First I want to start off with saying I have no idea where to place this thread. I suppose this is the most fitting for now, but mods, please move it if it's wrong.
Anyway. This is going to be long.
I'm a 17 (soon 18) year old, born female. I have never been a girly girl, and since I was 14 I have become more and more boy-ish, if you get what I mean. I've always felt more comfortable in pants and loose t-shirts, I can't take when people talk to me as a cute little girl, it's just not me. I have found it bearable, to be female, but I have, for years, preferred male.
It got more serious the last summer. I cried myself to sleep, I felt anxious for weeks, all because my body wasn't what I wished it was. I looked into it more, and it never had never occurred to me before that I might be a transsexual. However, I'm so not sure about it, which makes me doubt that I'd actually want a transition. If someone asks me "If you could have been born a boy, would you choose that?" I would definitely say yes without hesitating, but the whole transition feels like such a huge step for me. I'm now used to being a 'girl', as much 'girl' as I am. Which isn't a lot.
I've been 'crossdressing' for a while. As in, dressing as the gender I feel like. When wearing girly clothes I feel like a crossdresser. I don't crossdress every day, though. But, for now this is what I'd call me, rather than FtM transsexual. I, at this moment, think I can live with being physically female as long as I can dress and act as a boy.

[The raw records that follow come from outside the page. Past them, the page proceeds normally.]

$ cat src/design/p2rd_pkg.sv
// ---------------------------------------------------------------------------
// p2rd_pkg: shared definitions for the power-of-two radix digit emitter
// Field widths, radix and status codes, the queue entry and digit helpers.
// ---------------------------------------------------------------------------
package p2rd_pkg;

   localparam int P2RD_WORD_BITS   = 32;
   localparam int P2RD_QUEUE_DEPTH = 2;

   localparam int VALUE_W = 32;
   localparam int RADIX_W = 6;
   localparam int CHAR_W  = 7;
   localparam int SHIFT_W = 3;
   localparam int POS_W   = 5;
   localparam int DIGIT_W = 5;

   localparam logic [RADIX_W-1:0] RADIX_BIN  = 6'd2;
   localparam logic [RADIX_W-1:0] RADIX_QUAT = 6'd4;
   localparam logic [RADIX_W-1:0] RADIX_OCT  = 6'd8;
   localparam logic [RADIX_W-1:0] RADIX_HEX  = 6'd16;
   localparam logic [RADIX_W-1:0] RADIX_B32  = 6'd32;

   localparam logic [SHIFT_W-1:0] SHIFT_NONE = 3'd0;
   localparam logic [SHIFT_W-1:0] SHIFT_BIN  = 3'd1;
   localparam logic [SHIFT_W-1:0] SHIFT_QUAT = 3'd2;
   localparam logic [SHIFT_W-1:0] SHIFT_OCT  = 3'd3;
   localparam logic [SHIFT_W-1:0] SHIFT_HEX  = 3'd4;
   localparam logic [SHIFT_W-1:0] SHIFT_B32  = 3'd5;

   localparam logic STATUS_OK        = 1'b0;
   localparam logic STATUS_BAD_RADIX = 1'b1;

   localparam logic [CHAR_W-1:0]  CHAR_ZERO  = 7'h30;
   localparam logic [CHAR_W-1:0]  CHAR_A     = 7'h41;
   localparam logic [CHAR_W-1:0]  CHAR_ERROR = 7'h00;
   localparam logic [DIGIT_W-1:0] DIGIT_TEN  = 5'd10;

   // One classified transaction waiting for the digit engine.
   typedef struct packed {
      logic [VALUE_W-1:0] value;   // masked word
      logic [SHIFT_W-1:0] shift;   // bits per digit
      logic [POS_W-1:0]   offset;  // bit offset of the top emitted digit
      logic               err;     // invalid radix
   } p2rd_entry_type;

   function automatic logic [CHAR_W-1:0] digit_to_ascii(input logic [DIGIT_W-1:0] d);
      if (d < DIGIT_TEN) begin
         return CHAR_ZERO + {{(CHAR_W-DIGIT_W){1'b0}}, d};
      end
      return CHAR_A + {{(CHAR_W-DIGIT_W){1'b0}}, d - DIGIT_TEN};
   endfunction

   function automatic logic [DIGIT_W-1:0] digit_mask(input logic [SHIFT_W-1:0] shift);
      case (shift)
         SHIFT_BIN:  return 5'b00001;
         SHIFT_QUAT: return 5'b00011;
         SHIFT_OCT:  return 5'b00111;
         SHIFT_HEX:  return 5'b01111;
         SHIFT_B32:  return 5'b11111;
         default:    return 5'b00000;
      endcase
   endfunction

endpackage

My classmates don't exactly know about this all, but they seem to notice anyway. They have given me the male version of my name as a nickname, even some teachers have started calling me by that name. They treat me as one of them (I'm in an all boys class. Yes, I'm the only female there, but I don't feel like the >only female<), they don't treat me as a girl. I'm happy with that. Even if they're sometimes joking around about it, I don't mind at all. It feels right for me to be referred to as male.

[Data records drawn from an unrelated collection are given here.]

==> src/design/fspc_pkg.sv <==
package fspc_pkg;

    // Output format codes
    localparam logic [2:0] FMT_INT16 = 3'd0;
    localparam logic [2:0] FMT_INT24 = 3'd1;
    localparam logic [2:0] FMT_INT32 = 3'd2;
    localparam logic [2:0] FMT_F32   = 3'd3;
    localparam logic [2:0] FMT_F64   = 3'd4;

    // Register indexes (paddr[3:2])
    localparam logic [1:0] REG_FORMAT = 2'd0;
    localparam logic [1:0] REG_ENDIAN = 2'd1;
    localparam logic [1:0] REG_CLAMP  = 2'd2;

    // Double precision scale factors (2^(N-1)-1 + 0.49999) as 53-bit
    // significands; value = M * 2^-K.
    localparam logic [52:0] SCALE16_M = 53'd9007061813038741;
    localparam logic [52:0] SCALE24_M = 53'd9007198717859343;
    localparam logic [52:0] SCALE32_M = 53'd9007199252643798;
    localparam logic [5:0]  SCALE16_K = 6'd38;
    localparam logic [5:0]  SCALE24_K = 6'd30;
    localparam logic [5:0]  SCALE32_K = 6'd22;

    typedef struct packed {
        logic [31:0] sample_bits;
        logic        end_of_block;
    } t_in_item;

    typedef struct packed {
        logic [63:0] packed_bytes;
        logic [3:0]  byte_count;
        logic        overflow;
        logic        end_of_block_out;
    } t_out_item;

    typedef struct packed {
        logic [2:0] fmt;
        logic       big_endian;
        logic       clamp_en;
    } t_cfg;

    // Converted value ahead of byte packing
    typedef struct packed {
        logic [63:0] val;
        logic [2:0]  fmt;
        logic        big_endian;
        logic        overflow;
        logic        eob;
    } t_conv_item;

endpackage

==> src/design/fspc_apb_regs.sv <==
module fspc_apb_regs (
    input  logic           i_clk,
    input  logic           i_rst_n,
    input  logic           psel,
    input  logic           penable,
    input  logic           pwrite,
    input  logic [3:0]     paddr,
    input  logic [31:0]    pwdata,
    output logic [31:0]    prdata,
    output logic           pready,
    output fspc_pkg::t_cfg o_cfg
);
    import fspc_pkg::*;

    logic [2:0] r_fmt;
    logic       r_big_endian;
    logic       r_clamp_en;
    logic       wr_en;

    assign pready = 1'b1;
    assign wr_en  = psel & penable & pwrite;

    always_ff @(posedge i_clk) begin
        if (!i_rst_n) begin
            r_fmt        <= FMT_INT16;
            r_big_endian <= 1'b0;
            r_clamp_en   <= 1'b1;
        end else if (wr_en) begin
            case (paddr[3:2])
                REG_FORMAT: r_fmt        <= pwdata[2:0];
                REG_ENDIAN: r_big_endian <= pwdata[0];
                REG_CLAMP:  r_clamp_en   <= pwdata[0];
                default: ;
            endcase
        end
    end

    always_comb begin
        case (paddr[3:2])
            REG_FORMAT: prdata = {29'b0, r_fmt};
            REG_ENDIAN: prdata = {31'b0, r_big_endian};
            REG_CLAMP:  prdata = {31'b0, r_clamp_en};
            default:    prdata = 32'b0;
        endcase
    end

    assign o_cfg = '{fmt: r_fmt, big_endian: r_big_endian, clamp_en: r_clamp_en};

endmodule

==> src/design/fspc_scale.sv <==
module fspc_scale (
    input  logic                 i_clk,
    input  logic                 i_rst_n,
    input  logic                 i_valid,
    input  fspc_pkg::t_in_item   i_item,
    input  fspc_pkg::t_cfg       i_cfg,
    output logic                 o_valid,
    output fspc_pkg::t_conv_item o_conv
);
    import fspc_pkg::*;

    // valid bits for stages 1..6
    logic [6:1] r_v;

    // side band carried through stages 1..5
    typedef struct packed {
        logic [31:0] raw;
        logic [2:0]  fmt;
        logic        big_endian;
        logic        eob;
        logic        sign;
        logic        nan;
        logic        zero;
    } t_side;

    t_side r_sd1, r_sd2, r_sd3, r_sd4, r_sd5;

    // ---- stage 1: decode, clamp, scale select, subnormal lead count
    logic [31:0] n_bits;
    logic [52:0] n_mant;
    logic [5:0]  n_k;
    logic [4:0]  n_lzs;
    logic [4:0]  lead;
    logic [7:0]  n_e;
    t_side       n_sd1;

    logic [23:0] r_s1_m;
    logic [7:0]  r_s1_e;
    logic [52:0] r_s1_mant;
    logic [5:0]  r_s1_k;
    logic [4:0]  r_s1_lzs;

    always_comb begin
        n_bits = i_item.sample_bits;
        if (i_cfg.clamp_en && (i_item.sample_bits[30:0] > 31'h3F80_0000)) begin
            n_bits = {i_item.sample_bits[31], 31'h3F80_0000};
        end
        n_e = n_bits[30:23];
        case (i_cfg.fmt)
            FMT_INT16: begin
                n_mant = SCALE16_M;
                n_k    = SCALE16_K;
            end
            FMT_INT24: begin
                n_mant = SCALE24_M;
                n_k    = SCALE24_K;
            end
            default: begin
                n_mant = SCALE32_M;
                n_k    = SCALE32_K;
            end
        endcase
        lead = 5'd0;
        for (int i = 0; i < 23; i++) begin
            if (i_item.sample_bits[i]) lead = 5'(i);
        end
        n_lzs = 5'd23 - lead;
        n_sd1.raw        = i_item.sample_bits;
        n_sd1.fmt        = i_cfg.fmt;
        n_sd1.big_endian = i_cfg.big_endian;
        n_sd1.eob        = i_item.end_of_block;
        n_sd1.sign       = i_item.sample_bits[31];
        n_sd1.nan        = (i_item.sample_bits[30:23] == 8'hFF) &&
                           (i_item.sample_bits[22:0] != 23'b0);
        // below 2^-32 the scaled value truncates to zero
        n_sd1.zero       = n_e < 8'd95;
    end

    always_ff @(posedge i_clk) begin
        r_s1_m    <= {1'b1, n_bits[22:0]};
        r_s1_e    <= n_e;
        r_s1_mant <= n_mant;
        r_s1_k    <= n_k;
        r_s1_lzs  <= n_lzs;
        r_sd1     <= n_sd1;
    end

    // ---- stage 2: partial products, shift base, float64 widening
    logic [50:0]       r_s2_pplo;
    logic [49:0]       r_s2_pphi;
    logic signed [9:0] r_s2_sh;
    logic [63:0]       r_s2_wide;
    logic [63:0]       n_wide;
    logic [23:0]       wsh;
    logic [10:0]       wex;

    always_comb begin
        wsh = 24'({1'b0, r_sd1.raw[22:0]}) << r_s1_lzs;
        wex = 11'd897 - 11'(r_s1_lzs);
        if (r_sd1.raw[30:23] == 8'hFF) begin
            n_wide = {r_sd1.raw[31], 11'h7FF, r_sd1.raw[22:0], 29'b0};
        end else if (r_sd1.raw[30:23] == 8'h00) begin
            if (r_sd1.raw[22:0] == 23'b0) begin
                n_wide = {r_sd1.raw[31], 63'b0};
            end else begin
                n_wide = {r_sd1.raw[31], wex, wsh[22:0], 29'b0};
            end
        end else begin
            n_wide = {r_sd1.raw[31], 11'(r_sd1.raw[30:23]) + 11'd896,
                      r_sd1.raw[22:0], 29'b0};
        end
    end

    always_ff @(posedge i_clk) begin
        r_s2_pplo <= {27'b0, r_s1_m} * {24'b0, r_s1_mant[26:0]};
        r_s2_pphi <= {26'b0, r_s1_m} * {24'b0, r_s1_mant[52:27]};
        r_s2_sh   <= 10'sd127 + signed'({4'b0, r_s1_k}) - signed'({2'b0, r_s1_e});
        r_s2_wide <= n_wide;
        r_sd2     <= r_sd1;
    end

    // ---- stage 3: full product
    logic [76:0]       r_s3_p;
    logic signed [9:0] r_s3_sh;
    logic [63:0]       r_s3_wide;

    always_ff @(posedge i_clk) begin
        r_s3_p    <= {r_s2_pphi, 27'b0} + {26'b0, r_s2_pplo};
        r_s3_sh   <= r_s2_sh;
        r_s3_wide <= r_s2_wide;
        r_sd3     <= r_sd2;
    end

    // ---- stage 4: round to 53 bits, nearest even
    logic [52:0]       keep;
    logic              guard, sticky;
    logic [53:0]       r_s4_r;
    logic signed [9:0] r_s4_sh;
    logic [63:0]       r_s4_wide;

    always_comb begin
        if (r_s3_p[76]) begin
            keep   = r_s3_p[76:24];
            guard  = r_s3_p[23];
            sticky = |r_s3_p[22:0];
        end else begin
            keep   = r_s3_p[75:23];
            guard  = r_s3_p[22];
            sticky = |r_s3_p[21:0];
        end
    end

    always_ff @(posedge i_clk) begin
        r_s4_r    <= {1'b0, keep} + {53'b0, guard & (sticky | keep[0])};
        r_s4_sh   <= r_s3_sh - signed'({9'b0, r_s3_p[76]});
        r_s4_wide <= r_s3_wide;
        r_sd4     <= r_sd3;
    end

    // ---- stage 5: truncate to integer magnitude
    logic [32:0] n_mag;
    logic [53:0] shifted;
    logic [32:0] r_s5_mag;
    logic        r_s5_big;
    logic [63:0] r_s5_wide;

    always_comb begin
        shifted = r_s4_r >> r_s4_sh[5:0];
        n_mag   = (r_s4_sh > 10'sd53) ? 33'b0 : shifted[32:0];
    end

    always_ff @(posedge i_clk) begin
        r_s5_mag  <= n_mag;
        // |y| >= 2^32 here, beyond every target range
        r_s5_big  <= r_s4_sh < 10'sd21;
        r_s5_wide <= r_s4_wide;
        r_sd5     <= r_sd4;
    end

    // ---- stage 6: saturate, sign, select by format
    logic [32:0]  lim;
    logic [32:0]  v;
    logic         ovf;
    logic         is_int;
    t_conv_item   n_conv;
    t_conv_item   r_s6;

    always_comb begin
        case (r_sd5.fmt)
            FMT_INT16: lim = 33'h0_0000_8000;
            FMT_INT24: lim = 33'h0_0080_0000;
            default:   lim = 33'h0_8000_0000;
        endcase
        is_int = (r_sd5.fmt == FMT_INT16) || (r_sd5.fmt == FMT_INT24) ||
                 (r_sd5.fmt == FMT_INT32);
        ovf = 1'b0;
        if (r_sd5.nan || r_sd5.zero) begin
            v = 33'b0;
        end else if (r_s5_big || (!r_sd5.sign && r_s5_mag >= lim)) begin
            v   = r_sd5.sign ? -lim : lim - 33'd1;
            ovf = 1'b1;
        end else if (r_sd5.sign && r_s5_mag >= lim + 33'd1) begin
            v   = -lim;
            ovf = 1'b1;
        end else begin
            v = r_sd5.sign ? -r_s5_mag : r_s5_mag;
        end
        v = v & ((lim << 1) - 33'd1);

        n_conv.fmt        = r_sd5.fmt;
        n_conv.big_endian = r_sd5.big_endian;
        n_conv.eob        = r_sd5.eob;
        n_conv.overflow   = is_int & ovf;
        if (is_int) begin
            n_conv.val = {32'b0, v[31:0]};
        end else if (r_sd5.fmt == FMT_F64) begin
            n_conv.val = r_s5_wide;
        end else begin
            n_conv.val = {32'b0, r_sd5.raw};
        end
    end

    always_ff @(posedge i_clk) begin
        r_s6 <= n_conv;
    end

    always_ff @(posedge i_clk) begin
        if (!i_rst_n) begin
            r_v <= '0;
        end else begin
            r_v <= {r_v[5:1], i_valid};
        end
    end

    assign o_valid = r_v[6];
    assign o_conv  = r_s6;

`ifndef SYNTH
    a_ovf_int_only: assert property (@(posedge i_clk) disable iff (!i_rst_n)
        r_v[6] && r_s6.overflow |-> r_s6.fmt == FMT_INT16 ||
            r_s6.fmt == FMT_INT24 || r_s6.fmt == FMT_INT32)
        else $error("overflow on a float format");
    a_nan_zero: assert property (@(posedge i_clk) disable iff (!i_rst_n)
        r_v[5] && r_sd5.nan && r_sd5.fmt == FMT_INT16 |=>
            r_s6.val == 64'b0 && !r_s6.overflow)
        else $error("NaN did not give zero");
    a_round_range: assert property (@(posedge i_clk) disable iff (!i_rst_n)
        r_v[4] |-> r_s4_r[53:52] != 2'b00)
        else $error("rounded significand lost its lead bit");
`endif

endmodule

==> src/design/fspc_pack.sv <==
module fspc_pack (
    input  logic                 i_clk,
    input  logic                 i_rst_n,
    input  logic                 i_valid,
    input  fspc_pkg::t_conv_item i_conv,
    output logic                 o_valid,
    output fspc_pkg::t_out_item  o_item
);
    import fspc_pkg::*;

    logic [63:0] v;
    logic [63:0] swapped;
    logic [3:0]  n_count;
    t_out_item   r_item;
    logic        r_valid;

    always_comb begin
        v = i_conv.val;
        case (i_conv.fmt)
            FMT_INT16: begin
                n_count = 4'd2;
                swapped = {48'b0, v[7:0], v[15:8]};
            end
            FMT_INT24: begin
                n_count = 4'd3;
                swapped = {40'b0, v[7:0], v[15:8], v[23:16]};
            end
            FMT_F64: begin
                n_count = 4'd8;
                swapped = {v[7:0], v[15:8], v[23:16], v[31:24],
                           v[39:32], v[47:40], v[55:48], v[63:56]};
            end
            default: begin
                n_count = 4'd4;
                swapped = {32'b0, v[7:0], v[15:8], v[23:16], v[31:24]};
            end
        endcase
    end

    always_ff @(posedge i_clk) begin
        r_item.packed_bytes     <= i_conv.big_endian ? swapped : v;
        r_item.byte_count       <= n_count;
        r_item.overflow         <= i_conv.overflow;
        r_item.end_of_block_out <= i_conv.eob;
    end

    always_ff @(posedge i_clk) begin
        if (!i_rst_n) begin
            r_valid <= 1'b0;
        end else begin
            r_valid <= i_valid;
        end
    end

    assign o_valid = r_valid;
    assign o_item  = r_item;

`ifndef SYNTH
    a_count_legal: assert property (@(posedge i_clk) disable iff (!i_rst_n)
        r_valid |-> r_item.byte_count == 4'd2 || r_item.byte_count == 4'd3 ||
            r_item.byte_count == 4'd4 || r_item.byte_count == 4'd8)
        else $error("bad byte count");
    a_upper_zero16: assert property (@(posedge i_clk) disable iff (!i_rst_n)
        r_valid && r_item.byte_count == 4'd2 |-> r_item.packed_bytes[63:16] == 48'b0)
        else $error("bytes beyond count");
    a_upper_zero24: assert property (@(posedge i_clk) disable iff (!i_rst_n)
        r_valid && r_item.byte_count == 4'd3 |-> r_item.packed_bytes[63:24] == 40'b0)
        else $error("bytes beyond count");
    a_ovf_count: assert property (@(posedge i_clk) disable iff (!i_rst_n)
        r_valid && r_item.overflow |-> r_item.byte_count != 4'd8)
        else $error("overflow with float64");
`endif

endmodule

My dad doesn't seem to be accepting me completely either. He has always been going on about how he wanted a son (I have a little sister too), and I just wish what I'm going through right now could make him happy... But no, he talks about how I should try wearing a dress because I'll get used to it and start liking it. You go wear a dress
My mom seems to understand more. Last weekend we were out shopping, me, her and my sister, and we were looking for clothes for Christmas. Sister was looking for a dress, and I randomly commented with "Can't I just wear a nice shirt and tie?". Mom thought I said "she" instead of "I" and replied with "No, because she's a girl", in a way that made it sound like I wasn't. I was truly happy when she said that, and then went to the guy's part of the store and bought me a shirt.
But well, to the problems.
1. I want to go full out with my 'crossdressing', as in binding. I do it at home or when I'm out, but in school I don't, because I'm half afraid of my classmates' reactions. I don't have big breasts (actually I have more no than actual breasts, haha), and when wearing a tight sports bra I look flat. But I'm afraid.
2. I love make-up. I don't wear it daily anymore, but I love playing around with it. I also love doing my hair. It's at the moment dyed in two colours and it's grown quite long, but it's still not completely girly. You could say it looks like a femmy emo boy haircut. I don't want to cut my hair off, and I don't want to stop playing with my make-up entirely just to be seen as a boy. I mean, there are biological men who do that too, right?
3. I'm still not sure about being an actual transsexual, or just.. well, what I am. What am I? I'll just say I'm me for now, lol. Though, should I go see someone, like a psychologist or something? To talk about it? Or should I just wait some more?
I'm so confused.
If anyone read all this, thank you, and congratulation for actually reading it through, haha. If no one reads it I guess I got a chance to just write out out, so thanks anyway.